The scale models include locomotives, rolling stock, streetcars, tracks, signalling, cranes, and landscapes including: countryside, roads, bridges, buildings, vehicles, harbors, urban landscape, model figures, lights, and features such as rivers, hills, tunnels, and canyons.
The earliest model railways were the 'carpet railways' in the 1840s. The first documented model railway was the Railway of the Prince Imperial (French: Chemin de fer du Prince Impérial) built in 1859 by Emperor Napoleon III for his then 3-year-old son, also Napoleon, in the grounds of the Château de Saint-Cloud in Paris.

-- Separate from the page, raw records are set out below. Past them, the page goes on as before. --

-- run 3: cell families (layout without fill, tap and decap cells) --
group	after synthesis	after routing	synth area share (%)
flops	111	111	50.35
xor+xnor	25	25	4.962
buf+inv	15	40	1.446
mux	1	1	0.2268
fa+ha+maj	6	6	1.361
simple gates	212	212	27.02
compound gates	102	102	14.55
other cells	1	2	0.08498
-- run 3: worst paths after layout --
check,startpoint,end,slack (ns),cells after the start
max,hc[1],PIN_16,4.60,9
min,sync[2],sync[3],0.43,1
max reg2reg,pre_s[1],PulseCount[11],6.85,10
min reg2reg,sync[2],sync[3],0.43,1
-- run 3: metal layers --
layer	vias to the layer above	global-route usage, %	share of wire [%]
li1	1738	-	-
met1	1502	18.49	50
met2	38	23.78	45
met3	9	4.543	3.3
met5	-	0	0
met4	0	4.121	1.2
This design comes from an exercise in tuning for small area and a short achievable clock period on the open sky130 flow, not from production work. In this exercise RTL edits were held to simulation tests only and were not proved equivalent to the original.

==> inputs of v25 <==
==> flow/design.v <==
module ALU #(parameter Data_Width = 8) (
	input wire [Data_Width-1:0]     A, B,
	input wire [3:0]                ALU_FUN,
	input wire                      CLK, RST,
	input wire                      Enable,
	output reg [(2*Data_Width)-1:0] alu_out,
	output reg                      out_valid
);
	wire       sub = ALU_FUN[0] | ALU_FUN[3];
	wire [7:0] bx  = B ^ {8{sub}};
	wire [8:0] ac;
	wire [7:0] as;
	assign ac[0] = sub;
	genvar i, j;
	generate
		for (i = 0; i < 8; i = i + 1) begin : g_add
			assign as[i]   = A[i] ^ bx[i] ^ ac[i];
			assign ac[i+1] = (A[i] & bx[i]) | (ac[i] & (A[i] ^ bx[i]));
		end
	endgenerate
	wire geq = ac[8];               
	wire eq  = ~|(A ^ B);
	wire [8:0] ms [0:7];
	wire [7:0] mc [1:7];
	wire [15:0] prod;
	assign ms[0] = {1'b0, A & {8{B[0]}}};
	assign prod[0] = ms[0][0];
	generate
		for (j = 1; j < 8; j = j + 1) begin : g_mrow
			wire [7:0] x = ms[j-1][8:1];
			wire [7:0] y = A & {8{B[j]}};
			for (i = 0; i < 8; i = i + 1) begin : g_mcell
				if (i == 0) begin : g_ha
					assign ms[j][0] = x[0] ^ y[0];
					assign mc[j][0] = x[0] & y[0];
				end else begin : g_fa
					assign ms[j][i] = x[i] ^ y[i] ^ mc[j][i-1];
					assign mc[j][i] = (x[i] & y[i]) | (mc[j][i-1] & (x[i] ^ y[i]));
				end
			end
			assign ms[j][8] = mc[j][7];
			assign prod[j] = ms[j][0];
		end
	endgenerate
	assign prod[15:8] = ms[7][8:1];
	wire [8:0] bz;
	assign bz[8] = 1'b1;
	generate
		for (i = 7; i >= 0; i = i - 1) begin : g_bz
			assign bz[i] = bz[i+1] & ~B[i];
		end
	endgenerate
	wire [7:0] q;
	wire [7:0] r [0:8];
	assign r[8] = 8'd0;
	generate
		for (i = 7; i >= 0; i = i - 1) begin : g_drow
			localparam W = 8 - i;
			wire [W-1:0] t;
			if (W == 1) begin : g_t1
				assign t = A[i];
			end else begin : g_tn
				assign t = {r[i+1][W-2:0], A[i]};
			end
			wire [W:0]   bc;
			wire [W-1:0] d;
			assign bc[0] = 1'b1;
			for (j = 0; j < W; j = j + 1) begin : g_dcell
				assign d[j]    = t[j] ^ ~B[j] ^ bc[j];
				assign bc[j+1] = (t[j] & ~B[j]) | (bc[j] & (t[j] ^ ~B[j]));
			end
			assign q[i] = bz[W] & bc[W];
			if (i > 0) begin : g_mux
				assign r[i] = {{(8-W){1'b0}}, (q[i] ? d : t)};
			end else begin : g_nomux
				assign r[i] = 8'd0;
			end
		end
	endgenerate
	wire bnz = ~bz[0];
	reg [15:0] res;
	reg        vld;
	always @(*) begin
		vld = 1'b1;
		res = 16'd0;
		case (ALU_FUN)
			4'h0: res = {7'd0, ac[8], as};
			4'h1: res = {{8{~ac[8]}}, as};
			4'h2: res = prod;
			4'h3: res = {8'd0, q & {8{bnz}}};
			4'h4: res = {8'd0, A & B};
			4'h5: res = {8'd0, A | B};
			4'h6: res = {8'hFF, ~(A & B)};
			4'h7: res = {8'hFF, ~(A | B)};
			4'h8: res = {8'd0, A ^ B};
			4'h9: res = {8'hFF, ~(A ^ B)};
			4'hA: res = {15'd0, eq};
			4'hB: res = {14'd0, geq & ~eq, 1'b0};
			4'hC: res = {14'd0, ~geq, ~geq};
			4'hD: res = {9'd0, A[7:1]};
			4'hE: res = {7'd0, A, 1'b0};
			default: begin res = 16'd0; vld = 1'b0; end
		endcase
		if (!Enable) begin
			res = 16'd0;
			vld = 1'b0;
		end
	end
	always @(posedge CLK or negedge RST) begin
		if (!RST) begin
			alu_out   <= 16'd0;
			out_valid <= 1'b0;
		end else begin
			alu_out   <= res;
			out_valid <= vld;
		end
	end
endmodule
What follows belongs to an exercise in optimizing a design on an open flow for small area; a production flow would make more cautious choices. The RTL of this run was laid out without a check of its function. Power figures rest on the tool's default switching activity, not on a simulated workload.

**config.mk**
```make
export PLATFORM = sky130hd
export DESIGN_NAME = cpufinal
export DESIGN_NICKNAME = cpufinal
export VERILOG_FILES = /design/flow/design.v
export SDC_FILE = /design/flow/constraint.sdc
export NUM_CORES = 4
export LEC_CHECK = 0
export CAP_MARGIN = 20
export CORE_MARGIN = 2
export CORE_UTILIZATION = 40
export SLEW_MARGIN = 20
```
**constraint.sdc**
```tcl
create_clock -name core_clock -period 5.0 [get_ports {clk}]
set_input_delay 1.0000 -clock core_clock [delete_from_list [all_inputs] [get_ports {clk}]]
set_output_delay 1.0000 -clock core_clock [all_outputs]
set_load 0.01 [all_outputs]
```
**design.v**
```verilog
module alu (clk, rst, opcode, input1, input2, carryout, result);
input [7:0] input1, input2;
input [3:0] opcode;
input clk, rst;
reg [8:0] temp;
output reg [7:0] result;
output reg carryout;
wire [8:0] temp_c = (opcode == 4'b0010 && temp[8]) ? temp + 9'd1 : temp;
always @(posedge clk) 
	begin
	if (rst) begin
		temp <= 0;
		result <= 0;
		carryout <= 0;
	end
	else begin
		case(opcode)
			4'b0000 : temp <= input1 + input2;  
			4'b0001 : temp <= input1 - input2;  
			4'b0010 : temp <= input1 + ~input2;  
			4'b0011 : temp [7:0] <= input1 | input2;  
			4'b0100 : temp [7:0] <= input1 & input2;  
			4'b0101 : temp [7:0] <= input1 ^ input2;  
			4'b0110 : temp [7:0] <= ~input1;  
			4'b0111 : temp [7:0] <= input1 << 1;  
			4'b1000 : temp [7:0] <= input1 >> 1;  
			4'b1001 : temp [7:0] <= {input1[6:0], input1[7]}; 
			4'b1010 : temp [7:0] <= {input1[0], input1[7:1]};  
			default : temp <= temp;
		endcase
		carryout <= temp_c[8];  
		result <= temp_c[7:0];
	end
	end
endmodule
module memory (clk, rst, ctrl, address, data_in, addr_out, instruction);
	input clk, rst, ctrl;
	input [7:0] address;  
	input [7:0] data_in; 
	output reg [7:0] addr_out;  
	output reg [7:0] instruction; 
	always @(posedge clk) begin
		if (rst) begin
			addr_out <= 0;
			instruction <= 0;
		end
		else if(!ctrl)
			addr_out <= address;
		else
			instruction <= data_in;
	end
endmodule
module regbank (clk, rst, clear, ctrl, reg1, reg2, write, datareg, read1, read2);
	input clk, rst, clear, ctrl;
	input [1:0] reg1, reg2, write;
	input [7:0] datareg;
	output reg [7:0] read1, read2;
	reg [7:0] registerfile [3:0];
	always @(negedge clk) 
	begin 
		if (rst) begin
			registerfile [0] <= 0;
			registerfile [1] <= 0;
			registerfile [2] <= 0;
			registerfile [3] <= 0;
			read1 <= 0;
			read2 <= 0;
		end
		else begin
		if(ctrl) registerfile[write] <= datareg; 
		if(clear) 
		   begin
				registerfile [0] <= 0;
				registerfile [1] <= 0;
				registerfile [2] <= 0;
				registerfile [3] <= 0;
			end
		read1 <= registerfile[reg1]; 
		read2 <= registerfile[reg2];
		end
	end
endmodule
module cu2 (clk, rst,
				ctrl0, address, instruction, data,
				opcode, input1, input2, carryout, result, 
				ctrl1, clear, reg1, reg2, write, datareg, read1, read2, 
				out);
input clk, rst, carryout;
input [7:0] result, read1, read2;
input [7:0] instruction, data;
output reg ctrl0, ctrl1, clear;
output reg [1:0] reg1, reg2, write;
output reg [3:0] opcode;
output reg [7:0] address, input1, input2, datareg, out;
reg jump;
wire nop, single;
reg [1:0] cycle;
reg [7:0] jumpaddress, inst, temp;
wire [7:0] instruction_c;
assign instruction_c = instruction;
assign single = (instruction_c[7:4] <= 4'b1010);
assign nop = (instruction_c == 8'b11111111);
always @ (posedge clk) begin
	if(rst) begin  
        jump <= 0;
	    temp <= 0;
		address <= 0;
		out <= 0;
		ctrl0 <= 0;
		ctrl1 <= 0;
		clear  <= 0;
		reg1 <= 0;
		reg2 <= 0;
		write  <= 0;
		opcode <= 0;
		input1 <= 0;
		input2 <= 0;
		datareg <= 0;
		jumpaddress <= 0;
		inst <= 0;
		cycle <= 2'b11;
	end
    else if(cycle == 2'b00) 
    begin  
		if (jump) temp <= jumpaddress; 
		else temp <= temp + 1;
		if (ctrl0) begin  
		    ctrl0 <= 0;
			cycle <= 2'b01;
		end
		address <= temp;
		cycle <= 2'b01;
	end
	else if (cycle == 2'b01) begin  
        jump <= 0;
		if(!ctrl0) begin  
			jump <= 0;
			ctrl0 <= 1;
			inst <= instruction;
			cycle <= 2'b01;
		end
		if (single) begin  
			if(instruction_c[7:4] == 4'b1010) clear <= 1;
			else begin
				clear <= 0;
				ctrl1 <= 1;
				reg1 <= instruction_c[3:2];
				reg2 <= instruction_c[1:0];
				input1 <= read1;
				input2 <= read2;
				opcode <= instruction_c[7:4];
				if(instruction_c[7:4] <= 4'b0101) write <= instruction_c[1:0];
				else write <= instruction_c[3:2];
				datareg <= result;
				out <= datareg;
			end
			cycle <= 2'b00;
		end
		else begin
			if (nop) cycle <= 2'b00;
			else cycle <= 2'b10;
		end
	end
	else if (cycle == 2'b10) begin  
		case (inst[7:4])
			4'b1011 : begin  
							ctrl1 <= 1;
							write <= inst[1:0];
							datareg <= data;
							out <= datareg;
							cycle <= 2'b00;
						end
			4'b1100 : begin  
							jump <= 1;
							jumpaddress <= data;
							cycle <= 2'b11;
						end
			4'b1101 : begin
			                if (carryout) jump <= 1;
			                jumpaddress <= data;
			                cycle <= 2'b11;
			            end
		endcase
	end
	else if (cycle == 2'b11) begin
		inst <= instruction;
		cycle <= 2'b00;
		end
end
endmodule
module cpufinal (clk, rst, data, data_in, addr_out, out);
input clk, rst;
input [7:0] data_in, data;
output [7:0] addr_out, out;
wire ctrl0, ctrl1, carryout, clear;
wire [1:0] reg1, reg2, write;
wire [3:0] opcode;
wire [7:0] address, input1, input2, result, datareg, read1, read2, instruction;
cu2 CU (.clk (clk), .rst (rst),
				.ctrl0 (ctrl0), .address (address), .instruction (instruction), .data (data),
				.opcode (opcode), .input1 (input1), .input2 (input2), .carryout (carryout), .result (result), 
				.ctrl1 (ctrl1), .clear (clear), .reg1 (reg1), .reg2 (reg2), .write (write), .datareg (datareg), .read1 (read1), .read2 (read2), 
				.out (out));
memory MEM (.clk (clk), .rst (rst), .ctrl (ctrl0), .address (address), .data_in (data_in), .addr_out (addr_out), .instruction (instruction));
alu ALU (.clk (clk), .rst (rst), .opcode (opcode), .input1 (input1), .input2 (input2), .carryout (carryout), .result (result));
regbank BANK (.clk (clk), .rst (rst), .clear (clear), .ctrl (ctrl1), .reg1 (reg1), .reg2 (reg2), .write (write), .datareg (datareg), .read1 (read1), .read2 (read2));
endmodule
```
**run.sh**
```bash
#!/bin/bash
# synth_recipe.tcl (not shown) runs the flow's synth.tcl, then flattens the netlist and writes it again
# the make line also repeats each setting of config.mk as NAME=value (left out here)
make -C /OpenROAD-flow-scripts/flow DESIGN_CONFIG=/design/flow/config.mk WORK_HOME=/design/flow/orfs CLKGATE_MAP_FILE= SYNTH_SCRIPT=/design/flow/synth_recipe.tcl finish
```
==> flow_metrics.tcl <==
set metrics [dict create \
    arrival_ns 2.14 \
    critical_path_class "in -> reg" \
    initial_core_util 0.4085 \
    syn_nets 940 \
    maxSlewViolCount 0 \
    synth_xor_area_frac 0.01378 \
    yosysSeqAreaShare 0.4263 \
    vdd_drop_max_uv 248.1 \
    drcViolationCount 0 \
    ys_seq_elements 160 \
    synth_top_family_by_area "simple AND/OR/NAND/NOR gates" \
    synth.distinct_cells 70 \
    n_antenna_cell 0 \
    numCtsBuffers 17 \
    htreeDepth 4 \
    status "finished clean" \
    die_area_mm2 0.02183 \
    relSlewSlack 0.3308 \
    hpwl_mm 14.46 \
    drtPass1Iterations 5 \
    finalInstanceArea_mm2 0.009562 \
    synthFlopType "dfxtp_1" \
    hold_buffers 0 \
    dr_total_vias 6534 \
    skew_ns 0.03889 \
    grt.total_usage 0.1930 \
    grt-ovfl-total 0 \
    ant_nets 0 \
    synth-edff-count 32 \
    clk_pin_slew_ns 0.07 \
    p_sw_frac 0.3325 \
    seq_power_share 0.434 \
    fp-row-count 52 \
    cap_violations 0 \
    use_met1 0.2593 \
    yosysTopAreaCell "dfxtp_1" \
    synth_mux_area_frac 0.1213 \
    die_h_um 147.8 \
    synth_compound_area_frac 0.1479 \
    p_sw_w 0.001224 \
    required_ns 2.83 \
    fp.dieW_um 147.8 \
    cp-start-kind "input pin" \
    drt_iter0_drc 508 \
    rsz0062_at_grt "false" \
    internal_power_w 0.002458 \
    gp_congestion 0.8870 \
    yosys.area_share.simple 0.1874 \
    syn_area_per_cell_um2 9.329 \
    grt_pass1_wl_mm 33.29 \
    synth_top_cells_by_count "dfxtp_1, nor2_1, nand2_1, mux2i_1, a21oi_1" \
    worst_slew_pin_slew_ns 1.003 \
    critPathCaptureType "flop" \
    numClockSinks 160 \
    io_pins 34 \
    place.detailed.instances 1146 \
    fin_cells 1225 \
    avgRoutedWirePerCell_um 16.57 \
    synthToLayoutAreaGrowth_pct 15.68 \
    post_cts_resized 0 \
    grt-busiest-layer "met2" \
    root_buffer "clkbuf_16" \
    cts_setup_buffers 0 \
    yosysWarnings 4 \
    hold_path.class "reg -> reg" \
    final_util 0.4725 \
    drt-total-wl_mm 20.30 \
    grt_pass1_vias 6457 \
    nets 996 \
    p_clk_frac 0.388 \
    core_area_mm2 0.02023 \
    yosysTopAreaCellShare 0.3100 \
    use_met3 0.04753 \
    holdWs_ns 0.4850 \
    powerDensity_mw_per_mm2 385.1 \
    tritoncts "yes" \
    yosysMostFrequentCell "dfxtp_1" \
    gr-usage-met2 0.2984 \
    synth_fa_ha_area_frac 0.05722 \
    synth_area_mm2 0.008265 \
    grt_max_degree 63 \
    antenna_found_initial 0 \
    async_flop_share 0 \
    p_leak_nw 3.625 \
    finalSetupTns_ns 0 \
    synth.area.top_cells "dfxtp_1, edfxtp_1, mux2i_1" \
    synthCells 886 \
    crit_path_max_fanout 48 \
    clk_latency_ns 0.46 \
    finalHoldViolCount 0 \
    port_buffers 33 \
    layout-drive-gt1-share 0.07853 \
    clock_path_buffers 2 \
    combPwrFrac 0.178 \
    n_fill_cell 1922 \
    dpl-instance-area_mm2 0.008791 \
    viasPerCell 5.334 \
    setup_violations 0 \
]
## final cells by class
class / instances / area, um2 / share of cell area
repair buffers: 47 / 432.9 / 0.04528
inverters: 34 / 127.6 / 0.01335
clock buffers: 17 / 425.4 / 0.04449
clock inverters: 63 / 349.1 / 0.03651
flip-flops and latches: 160 / 3523 / 0.3685
multi-input cells: 634 / 4365 / 0.4566
well taps: 270 / 337.8 / 0.03533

It was powered by clockwork and ran in a figure-of-eight.[1] Electric trains appeared around the start of the 20th century, but these were crude likenesses. Model trains today are more realistic, in addition to being much more technologically advanced. Today modellers create model railway layouts, often recreating real locations and periods throughout history.
The world's oldest working model railway is a model designed to train signalmen on the Lancashire and Yorkshire Railway. It is located in the National Railway Museum, York, England and dates back to 1912. It remained in use until 1995. The model was built as a training exercise by apprentices of the company's Horwich Works and supplied with rolling stock by Bassett-Lowke.[2]